28. Based on the findings of the study, the study concluded the following:
1. The study revealed that the students found roots of real numbers
easy.
2. The results also showed that expressions with rational exponents
were easy for the students.
3. Simplifying radical expressions is difficult for the students.
4. The results suggested that addition and subtraction of radicals is easy
for the students.
5. Multiplication of radicals was found out easy by the students.
6. Division of radicals was easy for the students.
7. Direct variation is difficult for the students.
8. The items for direct square variation were easy for the students.
9. Inverse variation was difficult for the students.
10. Solving joint variation was difficult for the student-respondents.
11. The index of difficulty of the students in radical expressions varies
significantly.
12. The index of difficulty of the students in variation does not vary.

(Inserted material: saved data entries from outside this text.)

$ cat src/rtl/awg_pkg.sv
// Shared types and default widths for the multi-channel DDS waveform bank.
package awg_pkg;

   localparam int unsigned DEF_NUM_CH  = 2;
   localparam int unsigned DEF_PHASE_W = 16;
   localparam int unsigned DEF_OUT_W   = 10;
   localparam int unsigned DEF_AMP_W   = 10;
   localparam int unsigned CH_IDX_W    = 3;
   localparam int unsigned CFG_ADDR_W  = 2;

   typedef enum logic [1:0] {
      WF_SQUARE = 2'd0,
      WF_SAW    = 2'd1,
      WF_TRI    = 2'd2,
      WF_DC     = 2'd3
   } wf_type_e;

   localparam logic [CFG_ADDR_W-1:0] CFG_TYPE   = 2'd0;
   localparam logic [CFG_ADDR_W-1:0] CFG_FREQ   = 2'd1;
   localparam logic [CFG_ADDR_W-1:0] CFG_AMP    = 2'd2;
   localparam logic [CFG_ADDR_W-1:0] CFG_OFFSET = 2'd3;

endpackage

29. Based on the findings and conclusions, the researcher arrived at
the following recommendations:
1. Mathematics teacher should continue using their strategies in
teaching roots of real numbers.
2. The teacher should continuously give emphasis on exponents
when teaching radical expressions with radical exponents.
3. Factoring should be given attention when teaching simplifying
radical expressions.
4. Constant drills and exercises in addition, subtraction,
multiplication and division should be done to further enhance
these skills; thus, making solving easy for the students.
5. Comprehension skills, clear understanding of direct
relationship between quantities, skills to represent and operate
the unknown, analysis and problem solving skills should be
developed to make problem-solving easy for the students.
6. Future research related to this study should be conducted to
generalize the findings of this study.